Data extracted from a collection
=== Section Start ===

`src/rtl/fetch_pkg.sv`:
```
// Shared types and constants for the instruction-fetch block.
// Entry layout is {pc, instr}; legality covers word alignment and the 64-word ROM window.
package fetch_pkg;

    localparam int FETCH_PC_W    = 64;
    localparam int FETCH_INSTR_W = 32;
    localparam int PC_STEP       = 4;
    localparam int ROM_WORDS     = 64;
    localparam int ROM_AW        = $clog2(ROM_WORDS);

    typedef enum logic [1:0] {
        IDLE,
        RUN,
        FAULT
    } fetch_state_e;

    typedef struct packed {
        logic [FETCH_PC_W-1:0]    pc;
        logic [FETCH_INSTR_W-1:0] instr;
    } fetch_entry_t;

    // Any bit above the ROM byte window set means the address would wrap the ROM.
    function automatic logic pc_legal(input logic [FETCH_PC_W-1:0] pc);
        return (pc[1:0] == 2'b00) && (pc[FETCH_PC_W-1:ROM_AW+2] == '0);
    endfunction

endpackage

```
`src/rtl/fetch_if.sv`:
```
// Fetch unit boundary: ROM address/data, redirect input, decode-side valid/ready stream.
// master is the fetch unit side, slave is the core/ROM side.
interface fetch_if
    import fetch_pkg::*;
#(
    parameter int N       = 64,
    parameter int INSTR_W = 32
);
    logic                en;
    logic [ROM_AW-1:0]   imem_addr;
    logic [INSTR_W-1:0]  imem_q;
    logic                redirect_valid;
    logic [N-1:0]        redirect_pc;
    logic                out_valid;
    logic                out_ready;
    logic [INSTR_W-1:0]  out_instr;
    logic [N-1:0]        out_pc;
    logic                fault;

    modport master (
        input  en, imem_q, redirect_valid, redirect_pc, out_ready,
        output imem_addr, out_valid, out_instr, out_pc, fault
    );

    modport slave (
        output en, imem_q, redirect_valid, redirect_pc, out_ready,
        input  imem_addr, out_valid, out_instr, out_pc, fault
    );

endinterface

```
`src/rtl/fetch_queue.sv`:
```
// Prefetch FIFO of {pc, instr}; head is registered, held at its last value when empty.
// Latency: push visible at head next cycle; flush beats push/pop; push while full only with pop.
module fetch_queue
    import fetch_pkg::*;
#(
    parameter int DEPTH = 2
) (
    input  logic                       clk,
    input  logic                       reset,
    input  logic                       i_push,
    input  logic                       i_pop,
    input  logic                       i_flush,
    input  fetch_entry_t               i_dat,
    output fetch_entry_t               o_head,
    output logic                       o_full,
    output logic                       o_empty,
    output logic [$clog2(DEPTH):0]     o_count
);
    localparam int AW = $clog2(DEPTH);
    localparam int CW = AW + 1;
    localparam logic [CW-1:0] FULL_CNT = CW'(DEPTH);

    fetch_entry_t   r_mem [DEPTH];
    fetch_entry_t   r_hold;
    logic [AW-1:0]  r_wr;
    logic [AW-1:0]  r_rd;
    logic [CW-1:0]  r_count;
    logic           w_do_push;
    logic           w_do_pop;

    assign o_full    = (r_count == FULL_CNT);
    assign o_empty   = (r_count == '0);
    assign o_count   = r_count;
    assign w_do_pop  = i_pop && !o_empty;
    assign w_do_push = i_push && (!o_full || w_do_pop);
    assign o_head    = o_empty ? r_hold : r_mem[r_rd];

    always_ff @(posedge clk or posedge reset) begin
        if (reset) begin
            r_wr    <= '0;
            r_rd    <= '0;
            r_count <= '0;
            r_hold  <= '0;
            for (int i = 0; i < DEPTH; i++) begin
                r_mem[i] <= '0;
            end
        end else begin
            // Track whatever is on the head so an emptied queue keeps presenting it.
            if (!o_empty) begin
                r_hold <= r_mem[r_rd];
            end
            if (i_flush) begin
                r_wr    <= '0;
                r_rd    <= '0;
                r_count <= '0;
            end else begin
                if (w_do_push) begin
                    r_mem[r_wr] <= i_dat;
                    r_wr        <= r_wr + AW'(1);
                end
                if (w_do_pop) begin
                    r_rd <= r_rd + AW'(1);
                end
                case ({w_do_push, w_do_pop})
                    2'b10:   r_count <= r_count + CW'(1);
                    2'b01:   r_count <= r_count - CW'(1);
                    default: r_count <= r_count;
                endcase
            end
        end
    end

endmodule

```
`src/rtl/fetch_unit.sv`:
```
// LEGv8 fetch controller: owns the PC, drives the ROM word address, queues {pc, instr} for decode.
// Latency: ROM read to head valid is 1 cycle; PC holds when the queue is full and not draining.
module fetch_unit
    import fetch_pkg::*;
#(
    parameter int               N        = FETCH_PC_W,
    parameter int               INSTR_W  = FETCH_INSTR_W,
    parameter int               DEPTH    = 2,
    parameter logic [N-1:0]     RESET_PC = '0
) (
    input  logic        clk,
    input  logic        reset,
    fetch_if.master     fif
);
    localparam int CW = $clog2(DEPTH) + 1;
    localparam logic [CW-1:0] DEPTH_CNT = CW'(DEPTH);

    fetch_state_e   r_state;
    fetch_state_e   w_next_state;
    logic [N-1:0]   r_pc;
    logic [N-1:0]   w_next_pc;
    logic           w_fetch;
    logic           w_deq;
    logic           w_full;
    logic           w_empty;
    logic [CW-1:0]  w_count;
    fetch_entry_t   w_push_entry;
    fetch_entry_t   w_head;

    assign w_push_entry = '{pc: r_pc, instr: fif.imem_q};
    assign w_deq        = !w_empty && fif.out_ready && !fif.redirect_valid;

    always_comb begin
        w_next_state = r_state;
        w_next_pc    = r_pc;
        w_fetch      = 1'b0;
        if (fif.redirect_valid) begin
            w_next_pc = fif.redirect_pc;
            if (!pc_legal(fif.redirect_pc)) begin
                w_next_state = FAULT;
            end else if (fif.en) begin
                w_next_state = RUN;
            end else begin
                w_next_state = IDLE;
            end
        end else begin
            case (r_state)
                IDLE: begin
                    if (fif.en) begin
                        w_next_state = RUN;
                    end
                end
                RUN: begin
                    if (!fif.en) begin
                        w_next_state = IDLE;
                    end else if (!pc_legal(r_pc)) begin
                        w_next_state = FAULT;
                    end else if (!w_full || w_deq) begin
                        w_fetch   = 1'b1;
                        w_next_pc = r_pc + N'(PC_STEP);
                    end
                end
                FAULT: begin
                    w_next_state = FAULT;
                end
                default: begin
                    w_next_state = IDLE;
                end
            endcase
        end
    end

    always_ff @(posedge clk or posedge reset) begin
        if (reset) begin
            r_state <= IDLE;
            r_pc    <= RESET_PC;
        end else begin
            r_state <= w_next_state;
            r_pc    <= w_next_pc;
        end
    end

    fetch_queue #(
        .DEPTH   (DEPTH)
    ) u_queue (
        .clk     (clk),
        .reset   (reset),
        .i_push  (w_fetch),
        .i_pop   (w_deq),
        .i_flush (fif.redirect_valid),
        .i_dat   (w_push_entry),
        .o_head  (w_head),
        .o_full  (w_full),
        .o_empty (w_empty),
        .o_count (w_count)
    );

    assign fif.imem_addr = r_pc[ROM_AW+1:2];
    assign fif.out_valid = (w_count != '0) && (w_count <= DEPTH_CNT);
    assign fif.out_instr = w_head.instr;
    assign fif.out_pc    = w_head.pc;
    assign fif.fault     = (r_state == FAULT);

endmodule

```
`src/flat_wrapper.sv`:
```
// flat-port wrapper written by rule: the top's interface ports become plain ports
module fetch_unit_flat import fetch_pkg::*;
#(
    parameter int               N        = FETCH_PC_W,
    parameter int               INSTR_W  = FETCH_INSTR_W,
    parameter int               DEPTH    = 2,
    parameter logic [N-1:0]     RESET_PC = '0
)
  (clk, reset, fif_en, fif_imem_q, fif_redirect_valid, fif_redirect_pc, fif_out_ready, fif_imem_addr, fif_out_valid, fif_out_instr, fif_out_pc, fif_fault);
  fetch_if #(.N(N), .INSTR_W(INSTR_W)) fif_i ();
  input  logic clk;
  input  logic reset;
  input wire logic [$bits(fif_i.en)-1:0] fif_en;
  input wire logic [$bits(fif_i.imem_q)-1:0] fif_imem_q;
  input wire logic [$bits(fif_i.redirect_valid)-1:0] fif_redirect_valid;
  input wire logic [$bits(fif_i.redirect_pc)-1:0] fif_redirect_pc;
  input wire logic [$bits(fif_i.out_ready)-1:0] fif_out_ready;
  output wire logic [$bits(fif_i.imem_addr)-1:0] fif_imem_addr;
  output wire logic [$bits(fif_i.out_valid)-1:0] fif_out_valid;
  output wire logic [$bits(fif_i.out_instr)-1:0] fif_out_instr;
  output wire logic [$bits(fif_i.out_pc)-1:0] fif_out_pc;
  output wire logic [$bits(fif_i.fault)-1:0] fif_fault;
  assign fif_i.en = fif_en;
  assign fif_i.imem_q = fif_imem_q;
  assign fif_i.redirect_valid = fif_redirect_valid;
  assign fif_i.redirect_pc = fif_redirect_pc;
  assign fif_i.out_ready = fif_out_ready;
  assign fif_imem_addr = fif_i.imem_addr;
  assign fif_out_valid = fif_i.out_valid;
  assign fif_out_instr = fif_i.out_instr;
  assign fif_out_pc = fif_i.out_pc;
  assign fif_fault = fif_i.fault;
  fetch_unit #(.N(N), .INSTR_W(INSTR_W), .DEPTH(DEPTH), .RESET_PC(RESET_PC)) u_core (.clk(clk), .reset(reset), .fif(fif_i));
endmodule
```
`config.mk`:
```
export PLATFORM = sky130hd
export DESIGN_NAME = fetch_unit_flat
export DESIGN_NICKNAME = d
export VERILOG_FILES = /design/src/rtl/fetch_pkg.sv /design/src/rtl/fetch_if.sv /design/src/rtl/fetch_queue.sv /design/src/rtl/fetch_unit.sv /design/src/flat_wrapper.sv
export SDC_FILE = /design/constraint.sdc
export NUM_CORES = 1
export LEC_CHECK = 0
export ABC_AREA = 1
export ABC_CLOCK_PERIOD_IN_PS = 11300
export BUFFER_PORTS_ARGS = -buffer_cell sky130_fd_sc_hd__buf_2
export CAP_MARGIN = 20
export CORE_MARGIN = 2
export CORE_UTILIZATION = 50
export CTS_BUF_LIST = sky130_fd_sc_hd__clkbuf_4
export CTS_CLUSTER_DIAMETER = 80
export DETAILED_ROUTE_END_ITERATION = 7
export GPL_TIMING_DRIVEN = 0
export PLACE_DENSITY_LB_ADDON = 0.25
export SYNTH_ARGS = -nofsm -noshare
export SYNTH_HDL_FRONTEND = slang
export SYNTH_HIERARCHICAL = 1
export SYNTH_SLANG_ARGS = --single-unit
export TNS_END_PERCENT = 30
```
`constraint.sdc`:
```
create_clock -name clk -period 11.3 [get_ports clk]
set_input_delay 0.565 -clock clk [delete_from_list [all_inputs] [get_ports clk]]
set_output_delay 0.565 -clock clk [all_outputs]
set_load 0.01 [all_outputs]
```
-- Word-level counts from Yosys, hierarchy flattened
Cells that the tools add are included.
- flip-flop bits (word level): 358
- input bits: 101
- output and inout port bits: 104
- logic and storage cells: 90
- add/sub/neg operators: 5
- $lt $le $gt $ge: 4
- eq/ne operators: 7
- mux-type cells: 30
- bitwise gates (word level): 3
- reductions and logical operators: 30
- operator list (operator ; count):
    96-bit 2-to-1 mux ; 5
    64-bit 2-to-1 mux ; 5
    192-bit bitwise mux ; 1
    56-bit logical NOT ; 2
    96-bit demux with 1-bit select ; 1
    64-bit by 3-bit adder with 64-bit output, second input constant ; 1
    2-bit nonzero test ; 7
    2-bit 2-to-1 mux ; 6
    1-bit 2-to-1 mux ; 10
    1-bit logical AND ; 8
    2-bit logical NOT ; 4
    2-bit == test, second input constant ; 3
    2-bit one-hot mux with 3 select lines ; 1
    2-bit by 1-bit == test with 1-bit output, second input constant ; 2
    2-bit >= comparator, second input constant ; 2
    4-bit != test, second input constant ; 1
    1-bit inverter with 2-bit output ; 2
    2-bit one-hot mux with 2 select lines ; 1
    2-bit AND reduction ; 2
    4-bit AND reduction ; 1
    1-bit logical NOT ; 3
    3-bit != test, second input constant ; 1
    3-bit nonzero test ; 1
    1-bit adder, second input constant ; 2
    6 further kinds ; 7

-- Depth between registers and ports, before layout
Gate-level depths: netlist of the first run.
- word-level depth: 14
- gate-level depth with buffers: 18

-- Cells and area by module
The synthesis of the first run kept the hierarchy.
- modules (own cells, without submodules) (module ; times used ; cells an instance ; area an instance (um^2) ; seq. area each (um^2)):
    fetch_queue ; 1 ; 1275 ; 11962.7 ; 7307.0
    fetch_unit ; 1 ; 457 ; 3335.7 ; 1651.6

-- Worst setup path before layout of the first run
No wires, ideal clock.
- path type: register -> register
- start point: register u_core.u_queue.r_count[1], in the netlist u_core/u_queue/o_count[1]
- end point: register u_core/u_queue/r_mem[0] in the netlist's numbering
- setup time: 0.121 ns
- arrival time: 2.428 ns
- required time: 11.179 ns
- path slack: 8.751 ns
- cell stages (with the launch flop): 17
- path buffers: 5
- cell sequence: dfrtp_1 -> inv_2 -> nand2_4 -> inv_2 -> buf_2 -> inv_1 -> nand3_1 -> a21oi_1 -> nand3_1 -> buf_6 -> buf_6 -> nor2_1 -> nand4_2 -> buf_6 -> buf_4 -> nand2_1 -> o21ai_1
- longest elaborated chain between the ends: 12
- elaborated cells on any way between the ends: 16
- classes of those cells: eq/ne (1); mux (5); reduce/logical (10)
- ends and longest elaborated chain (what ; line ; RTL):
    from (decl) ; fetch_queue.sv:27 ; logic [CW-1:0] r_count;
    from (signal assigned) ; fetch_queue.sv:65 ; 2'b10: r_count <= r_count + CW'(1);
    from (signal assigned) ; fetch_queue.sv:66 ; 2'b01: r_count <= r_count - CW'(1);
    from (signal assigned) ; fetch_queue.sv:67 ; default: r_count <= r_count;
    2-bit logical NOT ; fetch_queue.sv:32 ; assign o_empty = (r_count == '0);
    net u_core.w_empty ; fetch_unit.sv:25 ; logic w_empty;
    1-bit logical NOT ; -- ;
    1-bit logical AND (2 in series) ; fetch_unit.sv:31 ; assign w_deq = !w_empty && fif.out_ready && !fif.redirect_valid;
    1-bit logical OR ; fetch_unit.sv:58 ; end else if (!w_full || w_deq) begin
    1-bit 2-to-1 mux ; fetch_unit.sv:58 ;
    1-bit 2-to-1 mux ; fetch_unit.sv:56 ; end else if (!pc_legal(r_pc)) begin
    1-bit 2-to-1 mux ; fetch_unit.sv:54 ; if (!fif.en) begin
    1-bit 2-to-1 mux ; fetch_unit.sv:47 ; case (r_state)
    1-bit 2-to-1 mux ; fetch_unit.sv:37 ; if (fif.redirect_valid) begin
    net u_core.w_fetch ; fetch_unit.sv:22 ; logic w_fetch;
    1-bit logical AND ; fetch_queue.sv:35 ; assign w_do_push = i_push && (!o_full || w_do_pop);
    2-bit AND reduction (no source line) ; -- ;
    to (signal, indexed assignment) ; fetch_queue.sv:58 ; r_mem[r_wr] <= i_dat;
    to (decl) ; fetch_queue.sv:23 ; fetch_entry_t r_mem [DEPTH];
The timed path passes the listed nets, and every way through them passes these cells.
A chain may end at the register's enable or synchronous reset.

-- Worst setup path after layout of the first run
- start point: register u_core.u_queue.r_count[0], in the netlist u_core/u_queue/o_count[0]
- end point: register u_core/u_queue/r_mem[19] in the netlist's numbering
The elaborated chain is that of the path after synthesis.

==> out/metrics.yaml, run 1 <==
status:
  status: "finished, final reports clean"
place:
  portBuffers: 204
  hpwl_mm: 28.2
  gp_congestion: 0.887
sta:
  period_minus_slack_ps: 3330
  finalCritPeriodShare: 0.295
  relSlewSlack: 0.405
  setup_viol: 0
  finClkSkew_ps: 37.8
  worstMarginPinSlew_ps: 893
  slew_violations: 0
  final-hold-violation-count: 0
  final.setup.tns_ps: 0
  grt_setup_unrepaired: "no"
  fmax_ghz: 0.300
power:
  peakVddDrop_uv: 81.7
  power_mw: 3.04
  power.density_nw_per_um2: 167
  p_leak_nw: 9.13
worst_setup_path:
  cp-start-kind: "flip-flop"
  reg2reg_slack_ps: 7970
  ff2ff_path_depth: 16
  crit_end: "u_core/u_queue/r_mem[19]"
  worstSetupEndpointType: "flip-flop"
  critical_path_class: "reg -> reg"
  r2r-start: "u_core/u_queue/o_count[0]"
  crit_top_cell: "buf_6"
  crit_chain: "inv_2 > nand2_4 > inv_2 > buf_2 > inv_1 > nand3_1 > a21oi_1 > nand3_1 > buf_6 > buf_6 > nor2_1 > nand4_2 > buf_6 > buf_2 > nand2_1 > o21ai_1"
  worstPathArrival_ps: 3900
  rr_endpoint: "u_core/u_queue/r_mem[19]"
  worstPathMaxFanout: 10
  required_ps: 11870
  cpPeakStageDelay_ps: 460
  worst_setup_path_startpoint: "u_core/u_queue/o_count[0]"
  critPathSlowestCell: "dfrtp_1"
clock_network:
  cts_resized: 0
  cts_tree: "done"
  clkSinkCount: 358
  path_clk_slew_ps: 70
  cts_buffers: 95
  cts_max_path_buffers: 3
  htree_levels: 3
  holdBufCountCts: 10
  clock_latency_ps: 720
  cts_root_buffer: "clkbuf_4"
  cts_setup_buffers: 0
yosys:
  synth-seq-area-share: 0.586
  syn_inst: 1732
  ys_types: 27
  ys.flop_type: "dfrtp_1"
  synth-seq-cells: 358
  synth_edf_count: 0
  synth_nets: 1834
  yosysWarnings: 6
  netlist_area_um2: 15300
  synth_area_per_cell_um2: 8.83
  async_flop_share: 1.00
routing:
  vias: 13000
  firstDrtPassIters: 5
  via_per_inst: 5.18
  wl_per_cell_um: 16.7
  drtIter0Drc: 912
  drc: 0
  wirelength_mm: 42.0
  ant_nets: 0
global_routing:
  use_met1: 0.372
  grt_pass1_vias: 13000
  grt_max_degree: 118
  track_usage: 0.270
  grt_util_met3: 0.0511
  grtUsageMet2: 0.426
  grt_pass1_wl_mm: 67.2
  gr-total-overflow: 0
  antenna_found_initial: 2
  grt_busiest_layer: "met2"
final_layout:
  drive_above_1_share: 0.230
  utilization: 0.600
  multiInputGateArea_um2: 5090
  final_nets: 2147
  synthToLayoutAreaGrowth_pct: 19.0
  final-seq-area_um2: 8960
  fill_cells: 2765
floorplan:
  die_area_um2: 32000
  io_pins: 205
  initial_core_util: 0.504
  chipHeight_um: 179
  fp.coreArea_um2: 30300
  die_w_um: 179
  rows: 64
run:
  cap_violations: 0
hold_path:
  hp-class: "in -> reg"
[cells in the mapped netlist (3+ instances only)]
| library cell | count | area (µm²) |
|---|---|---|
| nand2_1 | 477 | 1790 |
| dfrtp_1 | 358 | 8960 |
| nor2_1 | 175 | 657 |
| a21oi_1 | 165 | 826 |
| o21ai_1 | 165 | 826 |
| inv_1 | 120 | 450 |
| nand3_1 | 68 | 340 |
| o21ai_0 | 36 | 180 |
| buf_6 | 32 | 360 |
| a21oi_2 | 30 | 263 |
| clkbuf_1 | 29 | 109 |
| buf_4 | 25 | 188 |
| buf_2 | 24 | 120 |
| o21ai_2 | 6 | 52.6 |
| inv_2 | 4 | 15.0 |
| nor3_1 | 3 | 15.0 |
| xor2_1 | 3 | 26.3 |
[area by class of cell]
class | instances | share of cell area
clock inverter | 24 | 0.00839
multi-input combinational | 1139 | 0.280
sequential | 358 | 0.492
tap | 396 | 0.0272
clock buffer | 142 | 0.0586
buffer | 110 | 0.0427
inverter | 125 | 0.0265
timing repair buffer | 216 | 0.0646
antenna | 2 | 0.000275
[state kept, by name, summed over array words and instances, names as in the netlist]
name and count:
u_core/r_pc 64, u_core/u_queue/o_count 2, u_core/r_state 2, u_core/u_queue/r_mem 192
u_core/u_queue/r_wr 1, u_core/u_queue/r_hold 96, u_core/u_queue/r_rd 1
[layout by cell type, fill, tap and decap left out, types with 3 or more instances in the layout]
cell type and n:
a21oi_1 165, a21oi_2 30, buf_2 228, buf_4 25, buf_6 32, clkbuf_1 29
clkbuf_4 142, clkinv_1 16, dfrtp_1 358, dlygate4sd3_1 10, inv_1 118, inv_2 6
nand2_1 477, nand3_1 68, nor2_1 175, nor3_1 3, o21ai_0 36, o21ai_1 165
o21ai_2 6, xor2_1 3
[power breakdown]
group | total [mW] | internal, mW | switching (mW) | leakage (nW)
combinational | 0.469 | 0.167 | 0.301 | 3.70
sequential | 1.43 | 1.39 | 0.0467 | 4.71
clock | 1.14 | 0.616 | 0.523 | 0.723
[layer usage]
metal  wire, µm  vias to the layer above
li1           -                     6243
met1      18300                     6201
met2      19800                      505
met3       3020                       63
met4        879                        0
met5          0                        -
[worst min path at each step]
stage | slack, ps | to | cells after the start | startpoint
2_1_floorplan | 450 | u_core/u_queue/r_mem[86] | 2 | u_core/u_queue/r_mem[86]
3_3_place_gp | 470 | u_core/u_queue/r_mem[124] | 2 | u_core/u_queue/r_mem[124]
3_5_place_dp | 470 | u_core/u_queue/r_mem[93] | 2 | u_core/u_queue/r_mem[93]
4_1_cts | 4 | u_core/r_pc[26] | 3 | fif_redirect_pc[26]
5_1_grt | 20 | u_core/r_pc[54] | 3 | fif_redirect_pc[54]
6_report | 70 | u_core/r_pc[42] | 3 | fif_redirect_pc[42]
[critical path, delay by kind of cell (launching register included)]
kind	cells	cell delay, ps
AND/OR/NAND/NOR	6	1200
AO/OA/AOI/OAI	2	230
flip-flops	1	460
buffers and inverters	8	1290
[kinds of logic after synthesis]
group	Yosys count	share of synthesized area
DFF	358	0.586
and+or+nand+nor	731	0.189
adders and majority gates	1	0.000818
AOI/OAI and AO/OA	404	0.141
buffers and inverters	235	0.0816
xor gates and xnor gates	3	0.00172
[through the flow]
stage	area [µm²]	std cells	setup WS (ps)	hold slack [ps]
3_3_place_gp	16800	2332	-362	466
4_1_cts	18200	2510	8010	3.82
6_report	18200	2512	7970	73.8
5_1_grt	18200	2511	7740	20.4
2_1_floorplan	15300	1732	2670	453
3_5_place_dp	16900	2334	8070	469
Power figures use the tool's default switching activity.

=== Section End ===

DIRECTIONS:
Only the lines above starting at the one containing "- cell stages (with the launch flop): 17" and ending at the one containing "- ends and longest", both included, are to be returned, exactly as they read.

SOLUTION TO THIS PROBLEM:
- cell stages (with the launch flop): 17
- path buffers: 5
- cell sequence: dfrtp_1 -> inv_2 -> nand2_4 -> inv_2 -> buf_2 -> inv_1 -> nand3_1 -> a21oi_1 -> nand3_1 -> buf_6 -> buf_6 -> nor2_1 -> nand4_2 -> buf_6 -> buf_4 -> nand2_1 -> o21ai_1
- longest elaborated chain between the ends: 12
- elaborated cells on any way between the ends: 16
- classes of those cells: eq/ne (1); mux (5); reduce/logical (10)
- ends and longest elaborated chain (what ; line ; RTL):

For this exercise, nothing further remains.